Back here in deepest Kent the only homes being built in my village are priced from approximately half a million upwards. For me, it is impossible not to ask whether or not society is truly being run for the majority. And is any political leader up to the challenge of doing something about it? Er... don't answer that!

I often feel that many who believe that the world is basically fair simply don't want to think about it. Or maybe it's just more comfortable to believe that you are closer to the millionaire class than to homelessness.

At the same time I hear that almost all railway station ticket offices are earmarked for closure due to the majority of tickets now being bought at machines. It is true that younger, more technologically-minded people might choose to use a machine over human interaction, but older people generally don't, yet it feels that they have been coerced into doing so because many ticket offices are now only taking card payments and older people are more likely to use cash. Thus, it does feel as if the rail operators have engineered this situation somewhat. I get a similar feeling in supermarkets where you can choose to use the self-service checkouts or queue up to see a lone cashier.

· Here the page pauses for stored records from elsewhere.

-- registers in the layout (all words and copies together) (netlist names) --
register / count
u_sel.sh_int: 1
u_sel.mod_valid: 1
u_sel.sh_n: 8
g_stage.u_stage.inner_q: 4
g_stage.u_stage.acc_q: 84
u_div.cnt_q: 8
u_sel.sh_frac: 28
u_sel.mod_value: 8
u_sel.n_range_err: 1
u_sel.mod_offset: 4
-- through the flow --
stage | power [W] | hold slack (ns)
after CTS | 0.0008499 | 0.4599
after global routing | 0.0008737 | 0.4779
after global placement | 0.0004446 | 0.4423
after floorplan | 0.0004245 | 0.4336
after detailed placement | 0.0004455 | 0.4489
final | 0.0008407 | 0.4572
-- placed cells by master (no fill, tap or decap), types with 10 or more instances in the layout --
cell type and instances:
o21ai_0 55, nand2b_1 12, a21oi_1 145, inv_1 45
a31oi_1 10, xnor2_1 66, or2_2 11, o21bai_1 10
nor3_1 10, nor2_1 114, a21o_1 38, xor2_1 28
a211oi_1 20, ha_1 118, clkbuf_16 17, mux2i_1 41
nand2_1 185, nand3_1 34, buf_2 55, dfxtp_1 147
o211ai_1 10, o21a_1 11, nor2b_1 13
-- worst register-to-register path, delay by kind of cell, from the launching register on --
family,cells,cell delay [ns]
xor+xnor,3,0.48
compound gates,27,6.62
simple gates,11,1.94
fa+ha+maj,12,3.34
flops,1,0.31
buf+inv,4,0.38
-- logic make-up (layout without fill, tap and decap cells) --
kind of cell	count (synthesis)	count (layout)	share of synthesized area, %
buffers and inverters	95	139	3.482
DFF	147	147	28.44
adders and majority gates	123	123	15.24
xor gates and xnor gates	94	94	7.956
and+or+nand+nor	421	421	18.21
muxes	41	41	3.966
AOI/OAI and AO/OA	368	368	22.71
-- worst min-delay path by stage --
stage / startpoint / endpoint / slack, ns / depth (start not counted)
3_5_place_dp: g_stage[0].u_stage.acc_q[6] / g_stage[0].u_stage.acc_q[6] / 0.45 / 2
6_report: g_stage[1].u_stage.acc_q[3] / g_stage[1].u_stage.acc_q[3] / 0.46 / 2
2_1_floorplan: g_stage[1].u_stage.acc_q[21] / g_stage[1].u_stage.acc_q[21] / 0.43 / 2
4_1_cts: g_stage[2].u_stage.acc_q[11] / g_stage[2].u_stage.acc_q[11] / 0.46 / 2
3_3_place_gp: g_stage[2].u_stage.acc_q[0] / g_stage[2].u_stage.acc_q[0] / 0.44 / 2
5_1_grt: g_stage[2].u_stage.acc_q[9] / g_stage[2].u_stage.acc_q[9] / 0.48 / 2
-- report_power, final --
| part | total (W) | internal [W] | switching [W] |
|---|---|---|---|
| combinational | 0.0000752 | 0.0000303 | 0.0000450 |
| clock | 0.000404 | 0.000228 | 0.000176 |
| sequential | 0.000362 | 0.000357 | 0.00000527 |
--- src/rtl/pcseq_pkg.sv ---
package pcseq_pkg;
  localparam int PC_W   = 11;
  localparam int DATA_W = 8;
  localparam int OFS_W  = 9;

  typedef enum logic [3:0] {
    OP_SEQ    = 4'd0,
    OP_JMP    = 4'd1,
    OP_BREL   = 4'd2,
    OP_BW     = 4'd3,
    OP_CALL   = 4'd4,
    OP_CALLW  = 4'd5,
    OP_RET    = 4'd6,
    OP_RETLIT = 4'd7,
    OP_RETINT = 4'd8,
    OP_SKCLR  = 4'd9,
    OP_SKSET  = 4'd10,
    OP_DECSZ  = 4'd11,
    OP_INCSZ  = 4'd12
  } ctl_op_e;
endpackage

--- src/rtl/pcseq_retstack.sv ---
module pcseq_retstack #(
  parameter int DEPTH = 8,
  parameter int DW    = 11
) (
  input  logic          clk,
  input  logic          rst_n,
  input  logic          push,
  input  logic          pop,
  input  logic [DW-1:0] wr_data,
  output logic [DW-1:0] rd_data,
  output logic          ovf,
  output logic          unf
);
  localparam int SP_W = $clog2(DEPTH);
  localparam int CW   = SP_W + 1;
  localparam logic [CW-1:0] FULL = CW'(DEPTH);

  logic [DW-1:0] mem [DEPTH];
  logic [SP_W-1:0] sp;
  logic [CW-1:0] cnt;

  assign rd_data = mem[sp - 1'b1];

  always_ff @(posedge clk) begin
    if (!rst_n) begin
      for (int i = 0; i < DEPTH; i++) mem[i] <= '0;
      sp  <= '0;
      cnt <= '0;
      ovf <= 1'b0;
      unf <= 1'b0;
    end else begin
      ovf <= 1'b0;
      unf <= 1'b0;
      if (push) begin
        mem[sp] <= wr_data;
        sp      <= sp + 1'b1;
        if (cnt == FULL) ovf <= 1'b1;
        else             cnt <= cnt + 1'b1;
      end else if (pop) begin
        sp <= sp - 1'b1;
        if (cnt == '0) unf <= 1'b1;
        else           cnt <= cnt - 1'b1;
      end
    end
  end

  // the value just pushed is what a pop would return next
  p_lifo_top_r6: assert property (@(posedge clk) disable iff (!rst_n)
    push |=> rd_data == $past(wr_data));
  // occupancy never exceeds the depth
  p_no_overflow_r12: assert property (@(posedge clk) disable iff (!rst_n)
    cnt <= FULL);
  // an overflow pulse follows only a push
  p_ovf_cause_r12: assert property (@(posedge clk) disable iff (!rst_n)
    ovf |-> $past(push) && cnt == FULL);
  // an underflow pulse follows only a pop of an empty stack
  p_unf_cause_r13: assert property (@(posedge clk) disable iff (!rst_n)
    unf |-> $past(pop) && cnt == '0);
endmodule

--- src/rtl/pcseq_skip.sv ---
module pcseq_skip
  import pcseq_pkg::*;
#(
  parameter int DW = 8
) (
  input  logic                    clk,
  input  logic                    rst_n,
  input  logic                    instr_valid,
  input  ctl_op_e                 op,
  input  logic [DW-1:0]           test_byte,
  input  logic [$clog2(DW)-1:0]   bit_pos,
  input  logic                    zero_res,
  output logic                    skip_q
);
  logic sel_bit;
  logic cond;

  assign sel_bit = test_byte[bit_pos];

  always_comb begin
    case (op)
      OP_SKCLR:         cond = ~sel_bit;
      OP_SKSET:         cond = sel_bit;
      OP_DECSZ,
      OP_INCSZ:         cond = zero_res;
      default:          cond = 1'b0;
    endcase
  end

  always_ff @(posedge clk) begin
    if (!rst_n)           skip_q <= 1'b0;
    else if (instr_valid) skip_q <= ~skip_q & cond;
  end

  // a flushed operation never arms another skip
  p_single_skip_r11: assert property (@(posedge clk) disable iff (!rst_n)
    skip_q && instr_valid |=> !skip_q);
  // the skip mark survives idle cycles
  p_skip_held_r11: assert property (@(posedge clk) disable iff (!rst_n)
    !instr_valid |=> $stable(skip_q));
endmodule

--- src/rtl/pcseq_flow.sv ---
module pcseq_flow
  import pcseq_pkg::*;
#(
  parameter int PW = 11,
  parameter int DW = 8,
  parameter int OW = 9
) (
  input  ctl_op_e        op,
  input  logic [PW-1:0]  pc,
  input  logic [PW-1:0]  lit,
  input  logic [DW-1:0]  wreg,
  input  logic [PW-1:0]  ret_addr,
  output logic [PW-1:0]  seq_pc,
  output logic [PW-1:0]  next_pc,
  output logic           push,
  output logic           pop,
  output logic           ld_w,
  output logic           set_gie
);
  logic [PW-1:0] rel_ofs;
  logic [PW-1:0] w_ext;

  generate
    if (PW > OW) begin : g_sext
      assign rel_ofs = {{(PW-OW){lit[OW-1]}}, lit[OW-1:0]};
    end else begin : g_trunc
      assign rel_ofs = lit;
    end
    if (PW > DW) begin : g_zext
      assign w_ext = {{(PW-DW){1'b0}}, wreg};
    end else begin : g_wtrunc
      assign w_ext = wreg[PW-1:0];
    end
  endgenerate

  assign seq_pc = pc + 1'b1;

  always_comb begin
    next_pc = seq_pc;
    push    = 1'b0;
    pop     = 1'b0;
    ld_w    = 1'b0;
    set_gie = 1'b0;
    case (op)
      OP_JMP:    next_pc = lit;
      OP_BREL:   next_pc = seq_pc + rel_ofs;
      OP_BW:     next_pc = seq_pc + w_ext;
      OP_CALL:   begin next_pc = lit;   push = 1'b1; end
      OP_CALLW:  begin next_pc = w_ext; push = 1'b1; end
      OP_RET:    begin next_pc = ret_addr; pop = 1'b1; end
      OP_RETLIT: begin next_pc = ret_addr; pop = 1'b1; ld_w = 1'b1; end
      OP_RETINT: begin next_pc = ret_addr; pop = 1'b1; set_gie = 1'b1; end
      default:   next_pc = seq_pc;
    endcase
  end

  // push and pop are never requested together
  always_comb begin
    a_push_pop_excl_r6: assert (!(push && pop));
  end
endmodule

--- src/rtl/pc_sequencer.sv ---
module pc_sequencer
  import pcseq_pkg::*;
#(
  parameter int PCW       = PC_W,
  parameter int WW        = DATA_W,
  parameter int BOFS_W    = OFS_W,
  parameter int STK_DEPTH = 8,
  parameter logic [PCW-1:0] RESET_PC = '0
) (
  input  logic                   clk,
  input  logic                   rst_n,
  input  logic                   instr_valid,
  input  logic [3:0]             op,
  input  logic [PCW-1:0]         lit,
  input  logic [WW-1:0]          wreg,
  input  logic [WW-1:0]          test_byte,
  input  logic [$clog2(WW)-1:0]  bit_pos,
  input  logic                   zero_res,
  output logic [PCW-1:0]         pc,
  output logic                   w_ld_valid,
  output logic [WW-1:0]          w_ld_data,
  output logic                   gie,
  output logic                   stk_ovf,
  output logic                   stk_unf
);
  ctl_op_e op_e;
  logic skip_q, issue;
  logic [PCW-1:0] seq_pc, next_pc, ret_addr;
  logic push_r, pop_r, ld_w, set_gie;

  assign op_e  = ctl_op_e'(op);
  assign issue = instr_valid & ~skip_q;

  pcseq_skip #(.DW(WW)) u_skip (
    .clk(clk), .rst_n(rst_n), .instr_valid(instr_valid), .op(op_e),
    .test_byte(test_byte), .bit_pos(bit_pos), .zero_res(zero_res),
    .skip_q(skip_q));

  pcseq_flow #(.PW(PCW), .DW(WW), .OW(BOFS_W)) u_flow (
    .op(op_e), .pc(pc), .lit(lit), .wreg(wreg), .ret_addr(ret_addr),
    .seq_pc(seq_pc), .next_pc(next_pc), .push(push_r), .pop(pop_r),
    .ld_w(ld_w), .set_gie(set_gie));

  pcseq_retstack #(.DEPTH(STK_DEPTH), .DW(PCW)) u_stk (
    .clk(clk), .rst_n(rst_n), .push(issue & push_r), .pop(issue & pop_r),
    .wr_data(seq_pc), .rd_data(ret_addr), .ovf(stk_ovf), .unf(stk_unf));

  always_ff @(posedge clk) begin
    if (!rst_n) begin
      pc         <= RESET_PC;
      w_ld_valid <= 1'b0;
      w_ld_data  <= '0;
      gie        <= 1'b0;
    end else begin
      w_ld_valid <= issue & ld_w;
      if (issue & ld_w)    w_ld_data <= lit[WW-1:0];
      if (issue & set_gie) gie       <= 1'b1;
      if (instr_valid)     pc        <= skip_q ? seq_pc : next_pc;
    end
  end

  // idle cycles leave the PC alone
  p_idle_hold_r2: assert property (@(posedge clk) disable iff (!rst_n)
    !instr_valid |=> $stable(pc));
  // a flushed operation just steps the PC
  p_flush_step_r11: assert property (@(posedge clk) disable iff (!rst_n)
    skip_q && instr_valid |=> pc == $past(pc) + PCW'(1));
  // an unskipped jump lands on its literal
  p_jump_target_r3: assert property (@(posedge clk) disable iff (!rst_n)
    issue && op_e == OP_JMP |=> pc == $past(lit));
  // a W load only follows an executed literal return
  p_wload_src_r7: assert property (@(posedge clk) disable iff (!rst_n)
    w_ld_valid |-> $past(instr_valid && !skip_q && op == 4'd7));
  // interrupt enable rises only on an executed interrupt return
  p_gie_src_r8: assert property (@(posedge clk) disable iff (!rst_n)
    $rose(gie) |-> $past(instr_valid && !skip_q && op == 4'd8));
  // once set, interrupt enable stays set
  p_gie_sticky_r8: assert property (@(posedge clk) disable iff (!rst_n)
    $fell(gie) |-> 1'b0);
endmodule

I am informed that there may still be somebody assisting customers to use the ticket machine and that it is unlikely that a small village station will get to keep its ticket office when even central stations in large cities are earmarked for ticket office closure, and I guess nobody is going to pay somebody to twiddle their thumbs.

However, in a general sense, if the majority of jobs are going to be performed by machines in the future, what will happen to the workers that are laid off? For instance, what will happen to all the driving roles when driverless vehicles finally stop crashing into walls? You can't stop progress, but my concern is that the jobs being phased out generally aren't being replaced with other jobs that the majority of people can do. Politicians seem to only focus upon 'high quality' jobs, which let's face it, only a minority will be able to get. It seems like it's going to be like a game of musical chairs with jobs. And gosh, won't the wealthy kick up about having to pay more tax in order to support the newly jobless masses? As with climate change I guess our leaders will finally start thinking about it when it's too late.

The optimistic logic of TV programmes like BBC's 'Tomorrow's World' in the 1980s was that if machines are going to be doing all the work, we will all have more leisure time and be able to work less. Life was going to be one big holiday with the leisure sector booming. The problem with this is that managers and shareholders rarely want to share the savings. Look at how the water companies have failed to invest in infrastructure in spite of huge profits. It's trickle-up economics, right?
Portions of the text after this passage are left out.